Projections from the amygdaloid complex to the claustrum and the endopiriform nucleus: a Phaseolus vulgaris leucoagglutinin study in the rat

The claustrum and the endopiriform nucleus contribute to the spread of epileptiform activity from the amygdala to other brain areas. Data of the distribution of pathways underlying the information flow between these regions are, however, incomplete and controversial. To investigate the projections from the amygdala to the claustrum and the endopiriform nucleus, we injected the anterograde tracer Phaseolus vulgaris leucoagglutinin into various divisions of the amygdaloid complex, including the lateral, basal, accessory basal, central, anterior cortical and posterior cortical nuclei, the periamygdaloid cortex, and the amygdalohippocampal area in the rat.
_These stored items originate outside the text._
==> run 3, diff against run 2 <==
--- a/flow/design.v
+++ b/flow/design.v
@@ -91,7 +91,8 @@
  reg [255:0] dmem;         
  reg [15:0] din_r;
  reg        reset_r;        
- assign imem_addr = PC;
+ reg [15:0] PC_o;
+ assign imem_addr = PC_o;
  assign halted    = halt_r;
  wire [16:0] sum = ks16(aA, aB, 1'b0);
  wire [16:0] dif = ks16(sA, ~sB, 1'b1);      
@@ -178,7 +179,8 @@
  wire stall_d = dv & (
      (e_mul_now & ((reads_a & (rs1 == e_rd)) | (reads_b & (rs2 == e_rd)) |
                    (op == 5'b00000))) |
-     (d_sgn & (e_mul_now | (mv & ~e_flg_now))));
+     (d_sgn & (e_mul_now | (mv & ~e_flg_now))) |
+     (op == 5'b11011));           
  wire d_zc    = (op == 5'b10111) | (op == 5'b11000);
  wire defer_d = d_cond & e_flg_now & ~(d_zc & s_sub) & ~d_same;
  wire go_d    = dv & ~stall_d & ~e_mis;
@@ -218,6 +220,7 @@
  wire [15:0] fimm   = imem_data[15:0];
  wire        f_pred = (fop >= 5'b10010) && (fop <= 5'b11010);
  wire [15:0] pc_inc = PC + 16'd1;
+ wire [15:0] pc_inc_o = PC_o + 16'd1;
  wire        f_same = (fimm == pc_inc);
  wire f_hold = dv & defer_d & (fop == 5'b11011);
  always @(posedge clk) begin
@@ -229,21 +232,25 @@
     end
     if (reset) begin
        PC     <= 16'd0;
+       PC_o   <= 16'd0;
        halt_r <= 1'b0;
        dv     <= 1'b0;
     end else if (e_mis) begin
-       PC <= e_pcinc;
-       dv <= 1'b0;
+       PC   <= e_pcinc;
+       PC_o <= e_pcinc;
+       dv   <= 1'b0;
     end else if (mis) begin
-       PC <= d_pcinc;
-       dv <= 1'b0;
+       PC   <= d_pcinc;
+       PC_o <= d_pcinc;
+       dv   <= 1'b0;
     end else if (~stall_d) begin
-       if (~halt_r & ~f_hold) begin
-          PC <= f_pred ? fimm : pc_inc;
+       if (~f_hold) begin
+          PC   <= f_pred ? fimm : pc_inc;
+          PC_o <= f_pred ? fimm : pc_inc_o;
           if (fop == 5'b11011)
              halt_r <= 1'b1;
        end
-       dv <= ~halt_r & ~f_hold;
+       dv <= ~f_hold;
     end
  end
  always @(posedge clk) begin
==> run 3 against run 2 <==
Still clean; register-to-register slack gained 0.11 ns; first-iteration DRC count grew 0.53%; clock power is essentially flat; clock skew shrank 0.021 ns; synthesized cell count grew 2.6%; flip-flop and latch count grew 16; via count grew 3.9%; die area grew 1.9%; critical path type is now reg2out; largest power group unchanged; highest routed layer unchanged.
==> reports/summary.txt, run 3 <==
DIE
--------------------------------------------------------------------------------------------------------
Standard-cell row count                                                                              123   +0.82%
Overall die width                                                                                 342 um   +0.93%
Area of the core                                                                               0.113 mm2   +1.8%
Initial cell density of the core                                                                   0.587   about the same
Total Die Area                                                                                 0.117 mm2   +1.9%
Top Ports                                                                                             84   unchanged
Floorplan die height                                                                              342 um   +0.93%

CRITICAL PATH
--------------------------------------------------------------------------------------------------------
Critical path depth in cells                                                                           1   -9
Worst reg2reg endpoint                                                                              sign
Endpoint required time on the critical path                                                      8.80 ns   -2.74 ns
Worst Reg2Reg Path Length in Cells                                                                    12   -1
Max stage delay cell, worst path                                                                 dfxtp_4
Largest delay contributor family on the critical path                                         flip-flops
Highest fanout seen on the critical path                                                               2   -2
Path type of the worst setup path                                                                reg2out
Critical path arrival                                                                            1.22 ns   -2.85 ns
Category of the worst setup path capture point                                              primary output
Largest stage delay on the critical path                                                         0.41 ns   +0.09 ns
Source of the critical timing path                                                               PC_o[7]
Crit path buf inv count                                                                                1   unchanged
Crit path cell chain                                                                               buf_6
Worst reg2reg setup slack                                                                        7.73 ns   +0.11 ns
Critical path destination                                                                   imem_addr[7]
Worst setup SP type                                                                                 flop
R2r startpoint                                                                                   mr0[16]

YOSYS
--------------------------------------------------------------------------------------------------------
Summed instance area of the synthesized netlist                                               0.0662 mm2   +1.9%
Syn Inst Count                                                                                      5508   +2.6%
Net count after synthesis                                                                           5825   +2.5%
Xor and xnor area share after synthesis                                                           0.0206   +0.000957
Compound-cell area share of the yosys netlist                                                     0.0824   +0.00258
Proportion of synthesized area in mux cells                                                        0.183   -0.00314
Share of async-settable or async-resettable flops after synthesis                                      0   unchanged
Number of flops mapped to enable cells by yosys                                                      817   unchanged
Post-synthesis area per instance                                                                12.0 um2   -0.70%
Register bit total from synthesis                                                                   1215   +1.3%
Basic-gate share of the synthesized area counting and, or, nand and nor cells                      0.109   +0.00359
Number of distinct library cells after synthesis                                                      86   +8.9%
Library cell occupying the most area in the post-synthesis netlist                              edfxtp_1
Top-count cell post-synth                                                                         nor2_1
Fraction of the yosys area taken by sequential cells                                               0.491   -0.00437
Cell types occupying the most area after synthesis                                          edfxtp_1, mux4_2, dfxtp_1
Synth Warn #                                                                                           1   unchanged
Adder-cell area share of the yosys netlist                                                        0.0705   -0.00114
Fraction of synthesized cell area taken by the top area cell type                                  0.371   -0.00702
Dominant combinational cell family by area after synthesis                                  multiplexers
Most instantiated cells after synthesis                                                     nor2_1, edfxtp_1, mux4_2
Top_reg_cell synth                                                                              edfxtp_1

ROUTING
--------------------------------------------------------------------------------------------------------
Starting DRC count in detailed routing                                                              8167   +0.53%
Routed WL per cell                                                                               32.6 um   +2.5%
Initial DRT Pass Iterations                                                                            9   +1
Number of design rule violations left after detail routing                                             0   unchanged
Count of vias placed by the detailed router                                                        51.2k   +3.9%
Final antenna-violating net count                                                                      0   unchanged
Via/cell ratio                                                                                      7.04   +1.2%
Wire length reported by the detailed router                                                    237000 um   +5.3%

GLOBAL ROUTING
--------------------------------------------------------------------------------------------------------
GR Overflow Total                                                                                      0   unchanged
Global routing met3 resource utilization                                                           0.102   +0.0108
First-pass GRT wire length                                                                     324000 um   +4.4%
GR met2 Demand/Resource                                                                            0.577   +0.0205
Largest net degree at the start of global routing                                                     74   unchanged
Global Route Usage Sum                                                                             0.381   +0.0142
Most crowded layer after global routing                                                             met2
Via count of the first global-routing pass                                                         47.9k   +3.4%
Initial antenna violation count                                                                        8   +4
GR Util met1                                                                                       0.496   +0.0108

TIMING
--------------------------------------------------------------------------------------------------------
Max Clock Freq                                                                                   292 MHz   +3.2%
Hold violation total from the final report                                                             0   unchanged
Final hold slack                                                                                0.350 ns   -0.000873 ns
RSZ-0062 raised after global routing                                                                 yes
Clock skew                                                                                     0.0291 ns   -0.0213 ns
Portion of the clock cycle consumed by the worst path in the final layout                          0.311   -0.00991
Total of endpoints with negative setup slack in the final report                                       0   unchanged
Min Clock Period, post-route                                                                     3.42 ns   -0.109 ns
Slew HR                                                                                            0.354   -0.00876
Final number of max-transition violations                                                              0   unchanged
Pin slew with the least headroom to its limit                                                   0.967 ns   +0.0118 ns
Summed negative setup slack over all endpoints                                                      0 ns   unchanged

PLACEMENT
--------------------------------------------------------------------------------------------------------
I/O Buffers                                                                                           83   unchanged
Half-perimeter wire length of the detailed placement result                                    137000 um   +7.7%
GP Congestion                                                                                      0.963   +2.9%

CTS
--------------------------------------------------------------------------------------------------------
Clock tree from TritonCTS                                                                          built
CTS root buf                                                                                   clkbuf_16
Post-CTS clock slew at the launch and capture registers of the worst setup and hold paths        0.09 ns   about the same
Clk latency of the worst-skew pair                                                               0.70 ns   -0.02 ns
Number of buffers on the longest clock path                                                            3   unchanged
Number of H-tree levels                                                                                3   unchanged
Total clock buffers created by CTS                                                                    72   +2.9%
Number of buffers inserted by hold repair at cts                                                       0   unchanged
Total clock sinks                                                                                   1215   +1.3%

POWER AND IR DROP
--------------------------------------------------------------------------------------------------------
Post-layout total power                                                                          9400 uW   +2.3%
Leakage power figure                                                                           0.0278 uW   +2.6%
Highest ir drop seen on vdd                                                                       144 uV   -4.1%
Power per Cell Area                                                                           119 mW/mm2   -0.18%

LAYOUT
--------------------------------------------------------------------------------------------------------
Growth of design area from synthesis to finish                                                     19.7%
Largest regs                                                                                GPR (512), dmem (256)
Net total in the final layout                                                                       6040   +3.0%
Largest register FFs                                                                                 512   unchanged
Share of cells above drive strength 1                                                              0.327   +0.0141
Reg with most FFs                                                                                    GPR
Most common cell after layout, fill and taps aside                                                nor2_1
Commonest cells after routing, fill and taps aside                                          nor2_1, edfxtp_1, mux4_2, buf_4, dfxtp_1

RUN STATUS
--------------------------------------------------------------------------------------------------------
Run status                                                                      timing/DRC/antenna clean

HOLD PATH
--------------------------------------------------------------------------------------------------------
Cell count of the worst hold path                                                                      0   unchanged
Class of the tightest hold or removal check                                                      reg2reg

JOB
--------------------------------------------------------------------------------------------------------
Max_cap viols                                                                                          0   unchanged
This is an optimization exercise on Yosys and OpenROAD, whose aim is small area, not a production implementation.
Only simulation tests tie the RTL to the original design; equivalence was not proved.
Power and IR drop assume default switching activity.

run 1:
## TopLevel
module TopLevel (
    input  logic        clk, rst, interrupt,
    output logic [31:0] imem_addr,
    input  logic [31:0] imem_rdata,
    output logic [31:0] dmem_addr,
    output logic [31:0] dmem_wdata,
    output logic [3:0]  dmem_wmask,
    output logic        dmem_we,
    input  logic [31:0] dmem_rdata);
Size in the first run: ~2500 cells after synthesis, ~170 I/O pins.
make LEC_CHECK=0 CAP_MARGIN=20 CORE_MARGIN=2 CORE_UTILIZATION=60 CTS_BUF_LIST=sky130_fd_sc_hd__clkbuf_4 CTS_CLUSTER_DIAMETER=40 CTS_CLUSTER_SIZE=8 SLEW_MARGIN=20 finish   # period 20.0 ns
run.sh (not shown) runs the stock make flow with config.mk's settings and CLKGATE_MAP_FILE= SYNTH_SCRIPT=/design/flow/synth_recipe.tcl, a recipe that flattens the netlist after the stock synthesis.
## Diff of input files: run 2 against run 1
==> flow/flow/run.sh (new file) <==
#!/bin/bash
# The standard layout, with the smallest buffer on every port.
set -euo pipefail
bash standard.sh BUFFER_PORTS_ARGS="-buffer_cell sky130_fd_sc_hd__buf_1" finish > standard.log 2>&1
==> flow/standard.sh (new file) <==
#!/bin/bash
# synth_recipe.tcl (not shown) runs the flow's synth.tcl, then flattens the netlist and writes it again
# the make line also repeats each setting of config.mk as NAME=value (left out here)
make -C /OpenROAD-flow-scripts/flow DESIGN_CONFIG=/design/flow/config.mk WORK_HOME=/design/flow/orfs CLKGATE_MAP_FILE= SYNTH_SCRIPT=/design/flow/synth_recipe.tcl "${@:-finish}"
removed: flow/run.sh
==> summary.txt <==
In summary, run 2 completed successfully, with a layout that passed the timing, design-rule and antenna checks.
Detailed-placement wirelength estimate delta (run 2 − run 1): favourable
In run 2 relative to run 1, aggregate routed wire length had gone down by a few percent.
Of run 1 and run 2, run 1 shows the lower number of inserted diodes, with run 2 above it.
What follows belongs to an exercise in optimizing a design on an open flow for small area; a production flow would make more cautious choices. The RTL was checked by simulation tests, not by an equivalence proof against the original design. Power and IR drop assume default switching activity.

## sobel_accel
module sobel_accel(
        input   wire    [ 2:0]   addr,
        output  reg     [31:0]   rdata,
        input   wire    [31:0]   wdata,
        input   wire             cs,
        input   wire             read,
        input   wire             write,
        input   wire             clk,
        input   wire             rst
);
For scale: about 72 I/O pins, ~16,000 µm² of cells after synthesis.
export LEC_CHECK = 0
export CAP_MARGIN = 20
export CORE_MARGIN = 2
export CORE_UTILIZATION = 75
export CTS_BUF_LIST = sky130_fd_sc_hd__clkbuf_16 sky130_fd_sc_hd__clkbuf_8 sky130_fd_sc_hd__clkbuf_4
export CTS_CLUSTER_DIAMETER = 100
export CTS_CLUSTER_SIZE = 30
export GPL_TIMING_DRIVEN = 1
export SLEW_MARGIN = 20
export SYNTH_HIERARCHICAL = 1
create_clock -name core_clock -period 9.0 [get_ports {clk}]
standard.sh (not shown) runs the stock make flow with config.mk's settings and CLKGATE_MAP_FILE= SYNTH_SCRIPT=/design/flow/synth_recipe.tcl, a recipe that flattens the netlist after the stock synthesis.
==> flow/flow/run.sh <==
#!/bin/bash
# Layout flow: the standard flow (standard.sh), with the standard
# synthesis unchanged and two changes after it:
#  - before floorplanning, every combinational cell that synthesis gave a
#    drive strength above 1 starts at its smallest size (downsize.tcl); the
#    resizer's later timing and design repairs size up again where needed;
#    the buffers synthesis inserted are removed (REMOVE_ABC_BUFFERS);
#  - the port buffers are buf_1 cells.
# Each tool's output goes to a log file of its own in this folder.
set -euo pipefail
here=$(pwd)
bash standard.sh synth > synth.log 2>&1
bash standard.sh PRE_FLOORPLAN_TCL="$here/flow/downsize.tcl" REMOVE_ABC_BUFFERS=1 \
    "BUFFER_PORTS_ARGS=-buffer_cell sky130_fd_sc_hd__buf_1" finish > layout.log 2>&1
==> flow/flow/downsize.tcl <==
# Sourced by ORFS's floorplan.tcl (PRE_FLOORPLAN_TCL) right after the
# synthesised netlist is loaded: swap each combinational cell above drive
# strength 1 for the same function at the smallest drive strength.
set db [ord::get_db]
set block [ord::get_db_block]
set n 0
foreach inst [$block getInsts] {
  set name [[$inst getMaster] getName]
  if {![regexp {^(sky130_fd_sc_hd__[a-z0-9]+)_([0-9]+)$} $name -> base drive]} { continue }
  if {$drive <= 1} { continue }
  if {[regexp {__(df|edf|sdf|dl|sedf|ha|fa)} $base]} { continue }
  foreach d {1 0} {
    set m [$db findMaster ${base}_$d]
    if {$m ne "NULL" && $m ne ""} {
      $inst swapMaster $m
      incr n
      break
    }
  }
}
puts "downsize.tcl: $n cells set to their smallest drive strength"
The baseline finished with timing, DRC and antenna clean.
This is an optimization exercise on Yosys and OpenROAD, whose aim is small area and a short achievable clock period, not a production implementation.
Where RTL was checked, it was by simulation tests only, not by an equivalence proof against the original.

==> flow/design.v (excerpt) <==
module MAC(A,B,out,clk,reset);
	input [15:0] A,B;
	input clk,reset;
	output [35:0] out;
	reg [35:0] acc;
	wire [35:0] nxt;
	always @(posedge clk or posedge reset)
	begin
		if(reset)
			acc <= 36'd0;
		else
			acc <= nxt;
	end
	assign out = acc;
	wire [255:0] pp;
	genvar gi;
	wire [15:0] An0, Bn0;
	NOT16 ina0(A, An0);
	NOT16 inb0(B, Bn0);
	wire [15:0] An1, Bn1;
	NOT16 ina1(A, An1);
	NOT16 inb1(B, Bn1);
	genvar gj;
	generate for (gi = 0; gi < 16; gi = gi + 1) begin : ppg
		for (gj = 0; gj < 16; gj = gj + 1) begin : ppc
			wire an, bn;
			assign an = (gi * 2 / 16 == 0) ? An0[gj] : An1[gj];
			assign bn = (gj * 2 / 16 == 0) ? Bn0[gi] : Bn1[gi];
			assign pp[16*gi+gj] = ~(an | bn);
		end
	end endgenerate
	wire hs1;
	wire hc2;
	wire fs3;
	wire fc4;
	wire hs5;
	wire hc6;
	wire fs7;
	wire fc8;
	wire fs9;
	wire fc10;
	wire hs11;
	wire hc12;
	wire fs13;
	wire fc14;
	wire fs15;
	wire fc16;
	wire fs17;
	wire fc18;
	wire hs19;
	wire hc20;
	wire fs21;
	wire fc22;
	wire fs23;
	wire fc24;
	wire fs25;
	wire fc26;
	wire fs27;
	wire fc28;
	wire hs29;
	wire hc30;
	wire fs31;
	wire fc32;
	wire fs33;
	wire fc34;
	wire fs35;
	wire fc36;
	wire fs37;
	wire fc38;
	wire fs39;
	wire fc40;
	wire hs41;
	wire hc42;
	wire fs43;
	wire fc44;
	wire fs45;
	wire fc46;
	wire fs47;
	wire fc48;
	wire fs49;
	wire fc50;
	wire fs51;
	wire fc52;
	wire fs53;
	wire fc54;
	wire hs55;
	wire hc56;
	wire fs57;
	wire fc58;
	wire fs59;
	wire fc60;
	wire fs61;
	wire fc62;
	wire fs63;
	wire fc64;
	wire fs65;
	wire fc66;
	wire fs67;
	wire fc68;
	wire fs69;
	wire fc70;
	wire hs71;
	wire hc72;
	wire fs73;
	wire fc74;
	wire fs75;
	wire fc76;
	wire fs77;
	wire fc78;
	wire fs79;
	wire fc80;
	wire fs81;
	wire fc82;
	wire fs83;
	wire fc84;
	wire fs85;
	wire fc86;
	wire fs87;
	wire fc88;
	wire hs89;
	wire hc90;
	wire fs91;
	wire fc92;
	wire fs93;
	wire fc94;
	wire fs95;
	wire fc96;
	wire fs97;
	wire fc98;
	wire fs99;
	wire fc100;
	wire fs101;
	wire fc102;
	wire fs103;
	wire fc104;
	wire fs105;
	wire fc106;
	wire fs107;
	wire fc108;
	wire hs109;
	wire hc110;
  ...
For scale: about 830 cells after synthesis, ~0.0083 sq mm of cells after synthesis.
export LEC_CHECK = 0
export CAP_MARGIN = 20
export CORE_MARGIN = 2
export CORE_UTILIZATION = 40
export SLEW_MARGIN = 20
export SYNTH_HIERARCHICAL = 1
export SYNTH_MINIMUM_KEEP_SIZE = 0
create_clock -name core_clock -period 19.0 [get_ports {clk}]
standard.sh (not shown) runs the stock make flow with config.mk's settings and CLKGATE_MAP_FILE= SYNTH_SCRIPT=/design/flow/synth_recipe.tcl, a recipe that flattens the netlist after the stock synthesis.
==> flow/flow/run.sh <==
#!/bin/bash
# The standard layout (standard synthesis, floorplan, place, CTS, route) with two changes:
# repair_timing is asked for a larger setup slack than 0 (flow/setup_margin.txt) so that it
# keeps shortening the critical path, and the port buffers that every input and output gets
# are sky130_fd_sc_hd__buf_1 (flow/port_buffer.txt) instead of the delay cell buffer_ports
# picks by default; repair_timing then sizes the ones on critical paths.
# Make's full output goes to make_finish.log; each tool's own log is under orfs/logs/.
set -euo pipefail
MARGIN=$(cat flow/setup_margin.txt)
PBUF=$(cat flow/port_buffer.txt)
bash standard.sh SETUP_SLACK_MARGIN=$MARGIN "BUFFER_PORTS_ARGS=-buffer_cell $PBUF" finish > make_finish.log 2>&1
==> flow/flow/port_buffer.txt <==
sky130_fd_sc_hd__buf_1
==> flow/flow/setup_margin.txt <==
9.5
Edit:
--- a/flow/design.v
+++ b/flow/design.v
@@ -26,28 +26,19 @@
 		if(reset)
 			acc <= 36'd0;
 		else
 			acc <= nxt;
 	end
 	assign out = acc;
+	wire [15:0] An, Bn;
+	NOT16 ina(A, An);
+	NOT16 inb(B, Bn);
 	wire [255:0] pp;
 	genvar gi;
-	wire [15:0] An0, Bn0;
-	NOT16 ina0(A, An0);
-	NOT16 inb0(B, Bn0);
-	wire [15:0] An1, Bn1;
-	NOT16 ina1(A, An1);
-	NOT16 inb1(B, Bn1);
-	genvar gj;
 	generate for (gi = 0; gi < 16; gi = gi + 1) begin : ppg
-		for (gj = 0; gj < 16; gj = gj + 1) begin : ppc
-			wire an, bn;
-			assign an = (gi * 2 / 16 == 0) ? An0[gj] : An1[gj];
-			assign bn = (gj * 2 / 16 == 0) ? Bn0[gi] : Bn1[gi];
-			assign pp[16*gi+gj] = ~(an | bn);
-		end
+		assign pp[16*gi+15:16*gi] = ~(An | {16{Bn[gi]}});
 	end endgenerate
 	wire hs1;
 	wire hc2;
 	wire fs3;
 	wire fc4;
 	wire hs5;
After rerunning: The changed run went through all stages and came out clean. Worst setup slack is worse by 230 ps. Wire length came out higher by 3.9%. Final cell count went down by about 3%. Final area goes down by about 1.2%. Sequential cell count stays the same. Synthesized area went down by about 1.2%. Utilization decreases by 0.23 points. Maximum frequency drops by about 2.5%. Non-clock buffer count decreases by 1. Via count barely changes. Clock skew went down by 4.7 ps.
Only the layout flow was run in the second run of this note; the RTL was not checked for function there.
This design comes from an exercise in tuning for a short achievable clock period and few clock cycles on the open sky130 flow, not from production work.
Function was checked by simulation only, so behaviour that the tests miss may differ from the original.
Power is estimated from default activity; no workload was simulated.

==> flow/design.v (outline; a module is shown in full before it is edited, if it fits) <==
// module adder: 35 lines
// module register_file: 33 lines
// module mul_s1: 965 lines
// module mul_s2: 65 lines
// module TOP_MIPS: 195 lines
module TOP_MIPS (
    input           CLK,
    input           Reset,
    output   [31:0] imem_addr,
    input    [31:0] imem_rdata,
    output   [31:0] dmem_addr,
    output   [31:0] dmem_wdata,
    output          dmem_we,
    input    [31:0] dmem_rdata
);
  // ...
==> flow/flow/run.sh <==
#!/bin/bash
set -euo pipefail
bash standard.sh synth > synth.log 2>&1
bash standard.sh SETUP_SLACK_MARGIN=14.8 finish > layout.log 2>&1
==> flow/standard.sh <==
#!/bin/bash
# synth_recipe.tcl (not shown) runs the flow's synth.tcl, then flattens the netlist and writes it again
# the make line also repeats each setting of config.mk as NAME=value (left out here)
make -C /OpenROAD-flow-scripts/flow DESIGN_CONFIG=/design/flow/config.mk WORK_HOME=/design/flow/orfs CLKGATE_MAP_FILE= SYNTH_SCRIPT=/design/flow/synth_recipe.tcl "${@:-finish}"
==> flow/config.mk <==
export PLATFORM = sky130hd
export DESIGN_NAME = TOP_MIPS
export DESIGN_NICKNAME = TOP_MIPS
export VERILOG_FILES = /design/flow/design.v
export SDC_FILE = /design/flow/constraint.sdc
export NUM_CORES = 4
export LEC_CHECK = 0
export ABC_CLOCK_PERIOD_IN_PS = 4000
export CAP_MARGIN = 20
export CORE_MARGIN = 2
export CORE_UTILIZATION = 40
export SLEW_MARGIN = 20
export TNS_END_PERCENT = 50
==> flow/constraint.sdc <==
create_clock -name core_clock -period 20.0 [get_ports {CLK}]
set_input_delay 4.0000 -clock core_clock [delete_from_list [all_inputs] [get_ports {CLK}]]
set_output_delay 4.0000 -clock core_clock [all_outputs]
set_load 0.01 [all_outputs]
Analysis of immunohistochemically processed sections reveal that the heaviest projections to the claustrum originate in the magnocellular division of the basal nucleus. The projection is moderate in density and mainly terminates in the dorsal aspect of the anterior part of the claustrum. Light projections from the parvicellular and intermediate divisions of the basal nucleus terminate in the same region, whereas light projections from the accessory basal nucleus and the lateral division of the amygdalohippocampal area innervate the caudal part of the claustrum. The most substantial projections from the amygdala to the endopiriform nucleus originate in the lateral division of the amygdalohippocampal area. These projections terminate in the central and caudal parts of the endopiriform nucleus. Lighter projections originate in the anterior and posterior cortical nuclei, the periamygdaloid cortex, the medial division of the amygdalohippocampal area, and the accessory basal nucleus. These data provide an anatomic basis for recent functional studies demonstrating that the claustrum and the endopiriform nucleus are strategically located to synchronize and spread epileptiform activity from the amygdala to the other brain regions. These topographically organized pathways also provide a route by means of which the claustrum and the endopiriform nucleus have access to inputs from the amygdaloid networks that process emotionally significant information.